▶ _Brief_:
In the material below, the required lines run from the one containing "count, synth: ~870" through the one containing "path start: written_ff[6]". Copy those lines exactly, ends included, and nothing else.

##############################

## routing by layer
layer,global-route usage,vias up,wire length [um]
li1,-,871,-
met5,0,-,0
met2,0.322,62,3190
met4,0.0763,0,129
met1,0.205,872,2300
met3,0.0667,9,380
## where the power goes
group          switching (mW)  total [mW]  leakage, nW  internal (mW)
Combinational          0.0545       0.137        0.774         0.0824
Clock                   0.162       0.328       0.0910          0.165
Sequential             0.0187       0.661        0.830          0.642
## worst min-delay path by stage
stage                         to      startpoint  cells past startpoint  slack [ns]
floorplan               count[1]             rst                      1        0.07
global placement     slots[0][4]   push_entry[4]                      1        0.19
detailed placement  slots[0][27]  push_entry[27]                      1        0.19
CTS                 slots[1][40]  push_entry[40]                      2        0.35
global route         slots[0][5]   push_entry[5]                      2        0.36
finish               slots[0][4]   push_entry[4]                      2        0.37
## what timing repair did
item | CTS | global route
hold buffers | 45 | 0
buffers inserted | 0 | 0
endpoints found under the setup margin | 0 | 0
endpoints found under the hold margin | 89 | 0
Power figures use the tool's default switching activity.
<file path="config.mk">
export PLATFORM = sky130hd
export DESIGN_NAME = wcsr_front
export DESIGN_NICKNAME = d
export VERILOG_FILES = /design/src/rtl/wcsr_pkg.sv /design/src/rtl/wcsr_front.sv
export SDC_FILE = /design/constraint.sdc
export NUM_CORES = 1
export LEC_CHECK = 0
export ABC_CLOCK_PERIOD_IN_PS = 2300
export BUFFER_PORTS_ARGS = -buffer_cell sky130_fd_sc_hd__buf_2
export CORE_UTILIZATION = 40
export DETAILED_ROUTE_END_ITERATION = 10
export PLACE_DENSITY = 0.82
export SLEW_MARGIN = 10
export SYNTH_ARGS = -nofsm -noshare
export SYNTH_HDL_FRONTEND = slang
export SYNTH_SLANG_ARGS = --single-unit
</file>
<file path="constraint.sdc">
create_clock -name clk -period 2.3 [get_ports clk]
set_clock_uncertainty 0.05 [all_clocks]
set_input_delay 0 -clock clk [delete_from_list [all_inputs] [get_ports clk]]
set_output_delay 0 -clock clk [all_outputs]
set_load 0.01 [all_outputs]
</file>
$ cat src/hw/rtl/bqf_pkg.sv
// ----------------------------------------------------------------------------
// bqf_pkg
// Shared types and constants of the multichannel biquad filter core.
// ----------------------------------------------------------------------------
`default_nettype none

package bqf_pkg;

   // Default sizing of the core
   localparam int NUM_CHANNELS_DEF   = 8;
   localparam int SAMPLE_BITS_DEF    = 24;
   localparam int COEF_FRAC_BITS_DEF = 28;

   // Fixed field widths
   localparam int COEF_BITS      = 32;
   localparam int CHAN_BITS      = 3;
   localparam int CSR_INDEX_BITS = 3;

   // Coefficient register map
   typedef enum logic [CSR_INDEX_BITS-1:0] {
      REG_B0 = 3'd0,
      REG_B1 = 3'd1,
      REG_B2 = 3'd2,
      REG_A1 = 3'd3,
      REG_A2 = 3'd4
   } csr_reg_type;

   typedef logic signed [COEF_BITS-1:0] coef_type;

   // Full coefficient set, Q3.28, already divided by a0
   typedef struct packed {
      coef_type b0;
      coef_type b1;
      coef_type b2;
      coef_type a1;
      coef_type a2;
   } coef_set_type;

   // Stage load strobes from the pipeline control to the datapath
   typedef struct packed {
      logic s2_load;
      logic s3_load;
   } dp_ctrl_type;

endpackage

`default_nettype wire

$ cat src/hw/rtl/bqf_state_mem.sv
// ----------------------------------------------------------------------------
// bqf_state_mem
// Per-channel delay state: one word {x1, x2, y1, y2} per channel, registered
// read port, one write port. Entries not yet written since reset read as zero.
// ----------------------------------------------------------------------------
`default_nettype none

module bqf_state_mem
   import bqf_pkg::*;
#(
   parameter int NUM_CHANNELS = NUM_CHANNELS_DEF,
   parameter int SAMPLE_BITS  = SAMPLE_BITS_DEF,
   localparam int ADDR_BITS   = (NUM_CHANNELS > 1) ? $clog2(NUM_CHANNELS) : 1,
   localparam int WORD_BITS   = 4 * SAMPLE_BITS
) (
   input  wire logic                 clock,
   input  wire logic                 reset,
   input  wire logic                 rd_en,
   input  wire logic [ADDR_BITS-1:0] rd_addr,
   output logic      [WORD_BITS-1:0] rd_word,
   input  wire logic                 wr_en,
   input  wire logic [ADDR_BITS-1:0] wr_addr,
   input  wire logic [WORD_BITS-1:0] wr_word
);

   logic [WORD_BITS-1:0]    mem [NUM_CHANNELS];
   logic [NUM_CHANNELS-1:0] written_ff;
   logic [WORD_BITS-1:0]    rd_data_ff;
   logic                    rd_written_ff;

   // Storage array
   always_ff @(posedge clock) begin
      if (wr_en) begin
         mem[wr_addr] <= wr_word;
      end
   end

   // Per-entry written flags, cleared at reset
   always_ff @(posedge clock) begin
      if (reset) begin
         written_ff <= '0;
      end else if (wr_en) begin
         written_ff[wr_addr] <= 1'b1;
      end
   end

   // Registered read port
   always_ff @(posedge clock) begin
      if (rd_en) begin
         rd_data_ff    <= mem[rd_addr];
         rd_written_ff <= written_ff[rd_addr];
      end
   end

   assign rd_word = rd_written_ff ? rd_data_ff : '0;

endmodule

`default_nettype wire

$ cat config.mk
export PLATFORM = sky130hd
export DESIGN_NAME = bqf_state_mem
export DESIGN_NICKNAME = d
export VERILOG_FILES = /design/src/hw/rtl/bqf_pkg.sv /design/src/hw/rtl/bqf_state_mem.sv
export SDC_FILE = /design/constraint.sdc
export NUM_CORES = 1
export LEC_CHECK = 0
export BUFFER_PORTS_ARGS = -buffer_cell sky130_fd_sc_hd__buf_4
export CAP_MARGIN = 40
export CORE_UTILIZATION = 50
export DETAILED_ROUTE_END_ITERATION = 10
export PLACE_DENSITY = 0.66
export SLEW_MARGIN = 15
export SYNTH_ARGS = -nofsm -noshare
export SYNTH_HDL_FRONTEND = slang
export SYNTH_SLANG_ARGS = --single-unit
$ cat constraint.sdc
create_clock -name clock -period 11.9 [get_ports clock]
set_input_delay 2.38 -clock clock [delete_from_list [all_inputs] [get_ports clock]]
set_output_delay 2.38 -clock clock [all_outputs]
set_load 0.01 [all_outputs]
==> results by group <==
Worst setup path
  – Reg2reg end: rd_data_ff[14]
  – Slowest stage delay, CP: 790 ps
  – CP Capture Type: primary output
  – Critical Path RT: 9520 ps
  – Critical Path AT: roughly 2600 ps
  – Reg-to-Reg Start: mem[4][14]
  – CP max FO: 51
  – CP cell instances: buf_4 > and2_1 > buf_4
  – R2R Setup Slk: approximately 11000 ps
  – Setup CP Type: flop to primary output
  – R2R depth: 2
  – CP startpoint kind: flop
  – Slowest CP cell: edfxtp_1
  – Most used cell, CP: buf_4

Timing
  – Final Max Tran Viols: 0
  – Worst Clk Skew: around 13 ps
  – Endpoints failing hold: 0
  – Final Critical Period: roughly 5000 ps
  – Fmax: 0.202 GHz
  – Worst slew margin relative to its limit: 40.1%
  – RSZ-0062 raised after global routing: no
  – Final period util: 41.7%
  – Final Setup Violations: 0
  – Setup TNS: 0 ps
  – Slew of the pin with the lowest slew margin: about 900 ps

Placed design
  – Gpl congestion: approximately 0.73
  – DPL Wire Length: roughly 36000 um
  – Dpl cells: 2383
  – Port Buf Inserts: 201

Drt
  – DRT iter0 DRCs: 948
  – DRC Markers: 0
  – Vias/cell: between 5 and 6
  – WL final: between 60000 and 70000 um
  – Via count: roughly 14000
  – Antenna viol nets, final: 0
  – Avg WL per Cell: ~26 um
  – Drt pass-1 iters: 4

Synth
  – Top cells by count, synth: edfxtp_1, mux4_2, mux2_2
  – Area share of the largest cell type after synthesis: ~80%
  – Top cells by area, synth: edfxtp_1, mux4_2, mux2_2
  – Synthesized net count: 1465
  – Mapped Avg Cell Area: ~24 um2
  – Leading area contributor after synthesis: edfxtp_1
  – Warnings from Yosys: 0
  – Yosys cell types: 17
  – Most used flip-flop cell after synthesis: edfxtp_1
  – Post-Syn Instances: 1359
  – FFs w/ async S/R, synth: 0%
  – EDFF count, synth: ~870
  – Sequential fraction of the synthesis area: about four fifths
  – Seq cells post-synth: between 800 and 900
  – Mapped cell area: roughly 0.033 mm2
  – Top-count cell post-synth: edfxtp_1

Die
  – Die ar.: 0.0666 mm2
  – # rows: 93
  – Starting density of the core: around half
  – Core area: ~0.065 mm2
  – IO Count: about 200
  – Die H: 258 um
  – Die Width: around 260 um

Clock tree
  – Clk buf depth: 3
  – Post-CTS sizing: 0
  – Htree depth: 3
  – Root buffer cell: clkbuf_16
  – CTS Hold Bufs: 0
  – Total CTS buffers: between 80 and 90
  – CTS tree: done
  – CTS Sinks: about 870
  – Clk_lat worst skew: just over 600 ps
  – Clock transition at path regs: approximately 60 ps
  – Setup bufs post-CTS: 0

Hold path
  – Hold path start: written_ff[6]
  – Hold-critical path depth: 2
  – Worst min path class: flop to flop
  – Hold endpoint: written_ff[6]

Global routing
  – Global router's overall resource usage: 19.7%
  – Number of global-route vias before repair: 15100
  – Wire length of the first global-routing pass: between 90000 and 100000 um
  – Initial antenna violation count: 11
  – Pin count of the biggest net entering global routing: between 70 and 80
  – GRT overflow: 0

Cells and area
  – Final std cells w/o fill: around 2500
  – Layout cells sized above 1: 39.3%
  – Fin util: between 50% and 60%
  – Multi-input logic area: about 0.0062 mm2
  – Seq. cell area: 0.0261 mm2
  – Number of fill cells: about 4600
  – Total Nets Final: about 1700
  – Area grow syn2layout: 16.5%

Flow run
  – Max cap viols: 0

Power and ir drop
  – Leak pwr: 12.5 nW
  – PwrDens: about 170 mW/mm2
  – VDD IR max: between 0.00009 and 0.0001 V

Outcome
  – Outcome: completed
-- power breakdown --
| part | leakage (nW) | switching (W) | internal [W] |
|---|---|---|---|
| logic | 3.26 | 0.000185 | 0.000179 |
| registers | 7.99 | 0.0000269 | 0.00351 |
| clock network | 1.28 | 0.00109 | 0.00144 |
| total | 12.5 | 0.00130 | 0.00512 |
-- cells by family after synthesis --
| kind of cell | after synthesis | synth area share [%] |
|---|---|---|
| buffers and inverters | 80 | 1.38 |
| AOI/OAI and AO/OA | 8 | 0.134 |
| and+or+nand+nor | 107 | 2.09 |
| DFF | 873 | 79.7 |
| muxes | 291 | 16.7 |
-- area by class of cell --
class / instances / share of cell area, %
Timing Repair Buffer: 238 / 5.41
Multi-Input combinational cell: 406 / 16.2
Tap cell: 855 / 2.80
Inverter: 14 / 0.184
Clock inverter: 45 / 1.01
Clock buffer: 105 / 5.90
Sequential cell: 873 / 68.4
Antenna cell: 2 / 0.0131
-- placed cells by master, fill, tap and decap left out, types with 2 or more instances in the layout --
master,Yosys,routed
a21oi_1,7,7
and2_1,96,96
buf_12,0,2
buf_16,0,12
buf_4,0,222
bufinv_16,0,4
clkbuf_1,31,15
clkbuf_16,0,85
clkbuf_8,0,6
clkinv_1,0,13
clkinv_2,0,12
clkinv_4,0,4
clkinv_8,0,2
clkinvlp_4,0,7
dfxtp_1,8,8
diode_2,0,2
edfxtp_1,865,865
inv_1,14,7
inv_4,0,7
inv_6,0,2
mux2_2,97,97
mux4_2,194,194
nand2_1,2,2
nand4b_1,3,3
nand4bb_1,3,3
-- per-stage QoR --
| step | cell area [um2] | hold slack, ps | power, W | worst slack [ps] |
|---|---|---|---|---|
| 2_1_floorplan | 32800 | 422 | 0.00380 | 4880 |
| 3_3_place_gp | 35200 | 434 | 0.00395 | 6200 |
| 3_5_place_dp | 35500 | 437 | 0.00397 | 6570 |
| 4_1_cts | 38100 | 446 | 0.00649 | 6890 |
| 5_1_grt | 38200 | 468 | 0.00663 | 6830 |
| 6_report | 38200 | 445 | 0.00643 | 6940 |
-- flip-flops by register name, summed over array words and instances, names as in the netlist --
name,count
rd_data_ff,96
mem,768
rd_written_ff,1
written_ff,8
-- layer usage --
layer / vias up / wire, um / global-route usage [%]
li1: 6191 / - / -
met5: - / 120 / 0
met1: 7574 / 27600 / 27.1
met4: 18 / 973 / 5.21
met3: 90 / 4120 / 4.40
met2: 368 / 32100 / 32.3
-- worst max-delay path, delay by kind of cell, from the launching register on --
family	cells	cell delay (ps)
flip-flops	1	790
AND/OR/NAND/NOR	1	310
buffers and inverters	2	800
-- how the worst max path moves through the flow --
| stage | to | cells past startpoint | slack (ps) | start |
|---|---|---|---|---|
| after floorplan | mem[7][0] | 2 | 4880 | wr_addr[0] |
| after global placement | rd_data_ff[78] | 5 | 6200 | rd_addr[2] |
| after detailed placement | rd_data_ff[81] | 7 | 6570 | rd_addr[2] |
| after CTS | rd_word[0] | 3 | 6890 | rd_written_ff |
| after global routing | rd_word[0] | 3 | 6830 | rd_written_ff |
| final | rd_word[0] | 3 | 6940 | rd_written_ff |
Note: power is estimated with default switching activity, not from simulation.
File: src/hw/rtl/stsc_ctrl.sv
// controller state machine: sequences hashing, probing, table update and clearing
module stsc_ctrl (
  input  logic               clk,
  input  logic               rst_n,
  input  logic               in_valid,
  output logic               in_stall,
  input  stsc_pkg::stsc_sts_t sts,
  output stsc_pkg::stsc_cmd_t cmd
);
  import stsc_pkg::*;

  state_t state_r, state_nxt;

  // state register
  always_ff @(posedge clk) begin
    if (!rst_n) begin
      state_r <= S_CLEAR;
    end else begin
      state_r <= state_nxt;
    end
  end

  // next state
  always_comb begin
    state_nxt = state_r;
    case (state_r)
      S_CLEAR: if (sts.clr_done) state_nxt = S_IDLE;
      S_IDLE:  if (in_valid) state_nxt = S_PREP;
      S_PREP:  state_nxt = sts.want_ok ? S_LHASH : S_UHASH;
      S_LHASH: if (sts.hash_done) state_nxt = S_LRD;
      S_LRD:   state_nxt = S_LCHK;
      S_LCHK: begin
        if (!sts.rd_vld || sts.rd_match || sts.probe_last) state_nxt = S_UHASH;
        else state_nxt = S_LRD;
      end
      S_UHASH: if (sts.hash_done) state_nxt = S_URD;
      S_URD:   state_nxt = S_UCHK;
      S_UCHK: begin
        if (!sts.rd_vld || sts.rd_match || sts.probe_last) state_nxt = S_OUT;
        else state_nxt = S_URD;
      end
      S_OUT: begin
        if (sts.out_free) state_nxt = sts.last ? S_CLEAR : S_IDLE;
      end
      default: state_nxt = S_CLEAR;
    endcase
  end

  // command outputs
  always_comb begin
    cmd = '0;
    case (state_r)
      S_CLEAR: cmd.clr_step = 1'b1;
      S_IDLE:  cmd.load_item = in_valid;
      S_PREP: begin
        cmd.hash_start    = 1'b1;
        cmd.hash_sel_want = sts.want_ok;
      end
      S_LHASH, S_UHASH: begin
        cmd.hash_step  = !sts.hash_done;
        cmd.probe_init = sts.hash_done;
      end
      S_LRD, S_URD: cmd.mem_rd = 1'b1;
      S_LCHK: begin
        if (!sts.rd_vld || sts.rd_match || sts.probe_last) begin
          cmd.add_total  = sts.rd_vld && sts.rd_match;
          cmd.hash_start = 1'b1;
        end else begin
          cmd.probe_next = 1'b1;
        end
      end
      S_UCHK: begin
        if (!sts.rd_vld) cmd.wr_new = 1'b1;
        else if (sts.rd_match) cmd.wr_inc = 1'b1;
        else if (sts.probe_last) cmd.set_ovf = 1'b1;
        else cmd.probe_next = 1'b1;
      end
      S_OUT: begin
        cmd.out_load    = sts.out_free;
        cmd.state_clear = sts.out_free && sts.last;
        cmd.clr_start   = sts.out_free && sts.last;
      end
      default: cmd = '0;
    endcase
  end

  assign in_stall = (state_r != S_IDLE);

  // checks
  a_accept_prep: assert property (@(posedge clk) disable iff (!rst_n)
    (in_valid && !in_stall) |=> (state_r == S_PREP))
    else $error("accepted item did not start processing");
  a_clear_holds: assert property (@(posedge clk) disable iff (!rst_n)
    (state_r == S_CLEAR && !sts.clr_done) |=> (state_r == S_CLEAR))
    else $error("clearing pass left early");
  a_load_free: assert property (@(posedge clk) disable iff (!rst_n)
    cmd.out_load |-> sts.out_free)
    else $error("result loaded over a pending item");
endmodule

##############################

▶ _Solution to this exercise_:
  – EDFF count, synth: ~870
  – Sequential fraction of the synthesis area: about four fifths
  – Seq cells post-synth: between 800 and 900
  – Mapped cell area: roughly 0.033 mm2
  – Top-count cell post-synth: edfxtp_1

Die
  – Die ar.: 0.0666 mm2
  – # rows: 93
  – Starting density of the core: around half
  – Core area: ~0.065 mm2
  – IO Count: about 200
  – Die H: 258 um
  – Die Width: around 260 um

Clock tree
  – Clk buf depth: 3
  – Post-CTS sizing: 0
  – Htree depth: 3
  – Root buffer cell: clkbuf_16
  – CTS Hold Bufs: 0
  – Total CTS buffers: between 80 and 90
  – CTS tree: done
  – CTS Sinks: about 870
  – Clk_lat worst skew: just over 600 ps
  – Clock transition at path regs: approximately 60 ps
  – Setup bufs post-CTS: 0

Hold path
  – Hold path start: written_ff[6]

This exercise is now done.